Tuesday 18 November 2014

a no Pollen glasses ride

I'm always on the lookout for clear-lens glasses or spectacles or sunglasses.

Because there're the contact lenses I wear, and when you're biking, having a tiny speck of dust in the eye can mean more than a visit to the optometrist. It can mean life and death. How do you pay attention when one eye is tearing irritably and you've got to maintain your balance and keep to your line and watch out for traffic and watch out for potholes and keep your legs moving all at the same time? 

It's not like I've been cycling with my eyes exposed all this while. I've got a pair of sunglasses and I do have a pair of clear-lens glasses, but they're probably more for fashion and style than eye protection gear, so I'm always looking out for better- and more affordable- options.

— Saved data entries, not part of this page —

[src/angle_sector_decomposition_unit_defines.svh]
// Assertion macros for the angle sector decomposition unit
`ifndef ANGLE_SECTOR_DECOMPOSITION_UNIT_DEFINES_SVH
`define ANGLE_SECTOR_DECOMPOSITION_UNIT_DEFINES_SVH
`ifndef SYNTHESIS
// Same-cycle implication, disabled during reset
`define ASDU_ASSERT_IMPLY(lbl, clk, rst, ante, cons) \
  lbl: assert property (@(posedge clk) disable iff (rst) (ante) |-> (cons)) \
    else $error("asdu: implication check failed");
// Delayed implication; the delay is the n argument
`define ASDU_ASSERT_DELAY(lbl, clk, rst, ante, n, cons) \
  lbl: assert property (@(posedge clk) disable iff (rst) (ante) |-> ##n (cons)) \
    else $error("asdu: delayed check failed");
`else
`define ASDU_ASSERT_IMPLY(lbl, clk, rst, ante, cons)
`define ASDU_ASSERT_DELAY(lbl, clk, rst, ante, n, cons)
`endif
`endif

[src/asdu_pkg.sv]
// Shared types, constants and coefficient tables for the angle sector unit
`timescale 1ns / 1ps
package asdu_pkg;

  localparam int COORD_WIDTH_DEF = 32;
  localparam int CFG_IDX_W       = 1;
  localparam int CFG_DATA_W      = 9;
  localparam int LEVEL_W         = 4;
  localparam int PAL_W           = 9;
  localparam int BITS_W          = 8;
  localparam int COLOUR_W        = 9;
  localparam int COEF_W          = 17;
  localparam int NUM_CELLS       = 5;
  localparam int ROT_CELLS       = 4;
  localparam int LATENCY         = 2 + 2 * NUM_CELLS;

  localparam logic [LEVEL_W-1:0] LEVEL_MIN   = 4'd1;
  localparam logic [LEVEL_W-1:0] LEVEL_MAX   = 4'd8;
  localparam logic [LEVEL_W-1:0] LEVEL_SWAP  = 4'd3;
  localparam logic [LEVEL_W-1:0] LEVEL_RESET = 4'd8;
  localparam logic [PAL_W-1:0]   PAL_RESET   = 9'd256;

  typedef enum logic [CFG_IDX_W-1:0] {
    CFG_SECTOR_LEVEL    = 1'b0,
    CFG_PALETTE_COLOURS = 1'b1
  } cfg_reg_t;

  // Control word that travels down the cell chain beside the coordinates
  typedef struct packed {
    logic                 valid;
    logic [BITS_W-1:0]    bits;
    logic [LEVEL_W-1:0]   level;
    logic                 plus_one;
  } ctl_t;

  // Coordinate bits actually used: 16 to 32
  function automatic int coord_eff(input int cw);
    int w;
    begin
      w = cw;
      if (w > 32) w = 32;
      if (w < 16) w = 16;
      return w;
    end
  endfunction

  // Q1.16 tangents of the half-wedge angles, one per cell
  function automatic logic [COEF_W-1:0] cell_tan(input int k);
    begin
      case (k)
        0:       return 17'd27146;
        1:       return 17'd13036;
        2:       return 17'd6455;
        3:       return 17'd3220;
        default: return 17'd1609;
      endcase
    end
  endfunction

  function automatic logic [COEF_W-1:0] cell_cos(input int k);
    begin
      case (k)
        0:       return 17'd46341;
        1:       return 17'd60547;
        2:       return 17'd64277;
        default: return 17'd65220;
      endcase
    end
  endfunction

  function automatic logic [COEF_W-1:0] cell_sin(input int k);
    begin
      case (k)
        0:       return 17'd46341;
        1:       return 17'd25080;
        2:       return 17'd12785;
        default: return 17'd6424;
      endcase
    end
  endfunction

endpackage

[src/asdu_cell.sv]
// One fold cell: tangent compare and, in the first four cells, reflection about the wedge bisector
`timescale 1ns / 1ps
module asdu_cell #(
  parameter int COORD_WIDTH = asdu_pkg::COORD_WIDTH_DEF,
  parameter int CELL_IDX    = 0
) (
  input  logic                                               clk,
  input  logic                                               rst,
  input  asdu_pkg::ctl_t                                     ctl_in,
  input  logic signed [asdu_pkg::coord_eff(COORD_WIDTH)+2:0] x_in,
  input  logic signed [asdu_pkg::coord_eff(COORD_WIDTH)+2:0] y_in,
  output asdu_pkg::ctl_t                                     ctl_out,
  output logic signed [asdu_pkg::coord_eff(COORD_WIDTH)+2:0] x_out,
  output logic signed [asdu_pkg::coord_eff(COORD_WIDTH)+2:0] y_out
);
  import asdu_pkg::*;

  localparam int IW  = coord_eff(COORD_WIDTH);
  localparam int XW  = IW + 3;
  localparam int PW  = XW + COEF_W + 1;
  localparam bit ROT = (CELL_IDX < ROT_CELLS);
  localparam logic [LEVEL_W-1:0] LEVEL_ON = LEVEL_W'(CELL_IDX + 4);
  localparam logic signed [COEF_W:0] TAN_S = $signed({1'b0, cell_tan(CELL_IDX)});
  localparam logic signed [COEF_W:0] COS_S = $signed({1'b0, cell_cos(CELL_IDX)});
  localparam logic signed [COEF_W:0] SIN_S = $signed({1'b0, cell_sin(CELL_IDX)});
  localparam logic signed [PW:0]     HALF  = (PW+1)'(32768);

  // product stage
  ctl_t                 ctl_a;
  logic signed [XW-1:0] x_a, y_a;
  logic signed [PW-1:0] p_tan, p_xc, p_ys, p_xs, p_yc;

  // fold stage
  logic signed [PW-1:0] y_shift;
  logic signed [PW:0]   sum_x, sum_y;
  logic                 hit, active;
  ctl_t                 ctl_next;
  logic signed [XW-1:0] x_next, y_next;

  always_ff @(posedge clk) begin
    if (rst) ctl_a <= '0;
    else ctl_a <= ctl_in;
    x_a   <= x_in;
    y_a   <= y_in;
    p_tan <= PW'(x_in) * PW'(TAN_S);
    p_xc  <= PW'(x_in) * PW'(COS_S);
    p_ys  <= PW'(y_in) * PW'(SIN_S);
    p_xs  <= PW'(x_in) * PW'(SIN_S);
    p_yc  <= PW'(y_in) * PW'(COS_S);
  end

  always_comb begin
    y_shift = PW'(y_a) <<< 16;
    hit     = p_tan < y_shift;
    active  = ctl_a.level >= LEVEL_ON;
    // round half up: floor((s + 2^15) / 2^16)
    sum_x   = (PW+1)'(p_xc) + (PW+1)'(p_ys) + HALF;
    sum_y   = (PW+1)'(p_xs) - (PW+1)'(p_yc) + HALF;
    ctl_next = ctl_a;
    x_next   = x_a;
    y_next   = y_a;
    if (active) begin
      ctl_next.bits = {ctl_a.bits[BITS_W-2:0], hit};
      if (ROT && hit) begin
        x_next = sum_x[XW+15:16];
        y_next = sum_y[XW+15:16];
      end
    end
  end

  always_ff @(posedge clk) begin
    if (rst) ctl_out <= '0;
    else ctl_out <= ctl_next;
    x_out   <= x_next;
    y_out   <= y_next;
  end

endmodule

[config.mk]
export PLATFORM = sky130hd
export DESIGN_NAME = asdu_cell
export DESIGN_NICKNAME = d
export VERILOG_FILES = /design/src/angle_sector_decomposition_unit_defines.svh /design/src/asdu_pkg.sv /design/src/asdu_cell.sv
export SDC_FILE = /design/constraint.sdc
export NUM_CORES = 2
export LEC_CHECK = 0
export ABC_AREA = 1
export BUFFER_PORTS_ARGS = -buffer_cell sky130_fd_sc_hd__buf_2
export CAP_MARGIN = 15
export CORE_MARGIN = 10
export CORE_UTILIZATION = 45
export CTS_CLUSTER_DIAMETER = 150
export DETAILED_ROUTE_END_ITERATION = 8
export GPL_TIMING_DRIVEN = 1
export SETUP_SLACK_MARGIN = 0.3
export SYNTH_ARGS = -nofsm -noshare
export SYNTH_HDL_FRONTEND = slang
export SYNTH_SLANG_ARGS = --single-unit
[constraint.sdc]
create_clock -name clk -period 5.8 [get_ports clk]
set_input_delay 1.16 -clock clk [delete_from_list [all_inputs] [get_ports clk]]
set_output_delay 1.16 -clock clk [all_outputs]
set_load 0.05 [all_outputs]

This one time, I was in Daiso and as usual, wandering around, because that's what you do in Daiso, and then I found myself in the gardening section. It's a section that I don't usually go- I don't garden- so you can say it was more than a coincidence that I saw, hanging on a shelf, this pair of big pollen glasses. Neither can it be more than a coincidence that at once, I figured out that if they were compact enough to protect one from the tiniest pollen particles, they would be compact enough to protect one from the dust of the road.    

So I bought them.

I've tried them, and they work.

They work well when you're biking on the road with all the cars zooming past you, throwing all kinds of stuff into your face with their tailwinds. They work  well when you're perspiring with the exercise and your lashes end up trapping tiny, tiny, naked-to-the-visible eye particles of dirt.

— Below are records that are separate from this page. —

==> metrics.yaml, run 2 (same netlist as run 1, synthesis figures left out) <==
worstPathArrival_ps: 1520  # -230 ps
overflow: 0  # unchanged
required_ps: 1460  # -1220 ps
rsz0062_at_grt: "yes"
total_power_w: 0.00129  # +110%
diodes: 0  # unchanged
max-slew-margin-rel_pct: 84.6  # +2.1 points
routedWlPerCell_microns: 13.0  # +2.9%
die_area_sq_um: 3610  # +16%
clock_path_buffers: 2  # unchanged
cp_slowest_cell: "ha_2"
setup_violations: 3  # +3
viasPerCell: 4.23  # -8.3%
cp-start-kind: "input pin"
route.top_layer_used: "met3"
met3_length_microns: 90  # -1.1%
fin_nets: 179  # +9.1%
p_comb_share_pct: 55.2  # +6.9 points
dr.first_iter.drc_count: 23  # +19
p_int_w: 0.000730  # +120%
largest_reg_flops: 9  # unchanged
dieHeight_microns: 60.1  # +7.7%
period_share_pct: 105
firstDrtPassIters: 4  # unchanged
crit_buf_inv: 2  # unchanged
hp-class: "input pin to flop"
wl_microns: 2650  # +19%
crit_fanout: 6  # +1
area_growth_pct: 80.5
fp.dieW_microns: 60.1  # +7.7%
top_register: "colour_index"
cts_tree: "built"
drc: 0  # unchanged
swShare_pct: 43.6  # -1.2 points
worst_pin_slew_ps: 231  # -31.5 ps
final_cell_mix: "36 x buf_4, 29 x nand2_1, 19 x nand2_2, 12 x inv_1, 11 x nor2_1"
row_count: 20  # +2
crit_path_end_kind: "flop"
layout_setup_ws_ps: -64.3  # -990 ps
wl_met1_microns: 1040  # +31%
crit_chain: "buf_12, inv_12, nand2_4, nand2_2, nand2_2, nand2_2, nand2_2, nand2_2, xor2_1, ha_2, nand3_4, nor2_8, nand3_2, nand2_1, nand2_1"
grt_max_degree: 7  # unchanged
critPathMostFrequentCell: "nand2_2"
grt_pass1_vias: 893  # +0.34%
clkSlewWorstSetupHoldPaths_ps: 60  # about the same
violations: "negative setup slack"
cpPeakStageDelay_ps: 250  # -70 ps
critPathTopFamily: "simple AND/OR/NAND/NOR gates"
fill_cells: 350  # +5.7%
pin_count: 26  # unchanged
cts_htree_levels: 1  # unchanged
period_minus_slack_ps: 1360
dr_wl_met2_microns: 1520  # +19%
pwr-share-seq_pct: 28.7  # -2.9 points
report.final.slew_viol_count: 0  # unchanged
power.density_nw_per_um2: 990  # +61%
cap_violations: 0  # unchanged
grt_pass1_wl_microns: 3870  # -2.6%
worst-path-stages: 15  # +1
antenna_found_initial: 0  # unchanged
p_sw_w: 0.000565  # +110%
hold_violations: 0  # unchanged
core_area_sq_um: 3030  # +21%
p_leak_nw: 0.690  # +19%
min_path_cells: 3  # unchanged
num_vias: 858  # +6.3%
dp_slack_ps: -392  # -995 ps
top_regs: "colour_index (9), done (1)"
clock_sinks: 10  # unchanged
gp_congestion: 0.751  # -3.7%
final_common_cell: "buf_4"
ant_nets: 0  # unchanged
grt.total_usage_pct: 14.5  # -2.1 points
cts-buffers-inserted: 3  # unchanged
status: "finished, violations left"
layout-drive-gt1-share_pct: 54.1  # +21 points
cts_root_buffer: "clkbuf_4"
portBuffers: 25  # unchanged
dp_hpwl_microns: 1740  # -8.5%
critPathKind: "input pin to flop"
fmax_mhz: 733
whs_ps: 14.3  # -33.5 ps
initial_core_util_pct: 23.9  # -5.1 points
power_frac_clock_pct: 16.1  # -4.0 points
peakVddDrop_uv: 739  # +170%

They work well on a day like this when I've forgotten my eye drops because they're in my bike bag and my bike bag happens to be locked in a room and today I don't have the key. Because there's no use harping on what's there or not there. It's either you want to ride, or you don't. I do. So I get another messenger bag, throw the essentials inside, and off I go.

It was a good ride- despite the fact that it was a short one. We went towards the barrage, came out onto the Shoppes and turned into Raffles City. Storm clouds were hovering in the skies, but since the rains hadn't come down yet, we chose to push on.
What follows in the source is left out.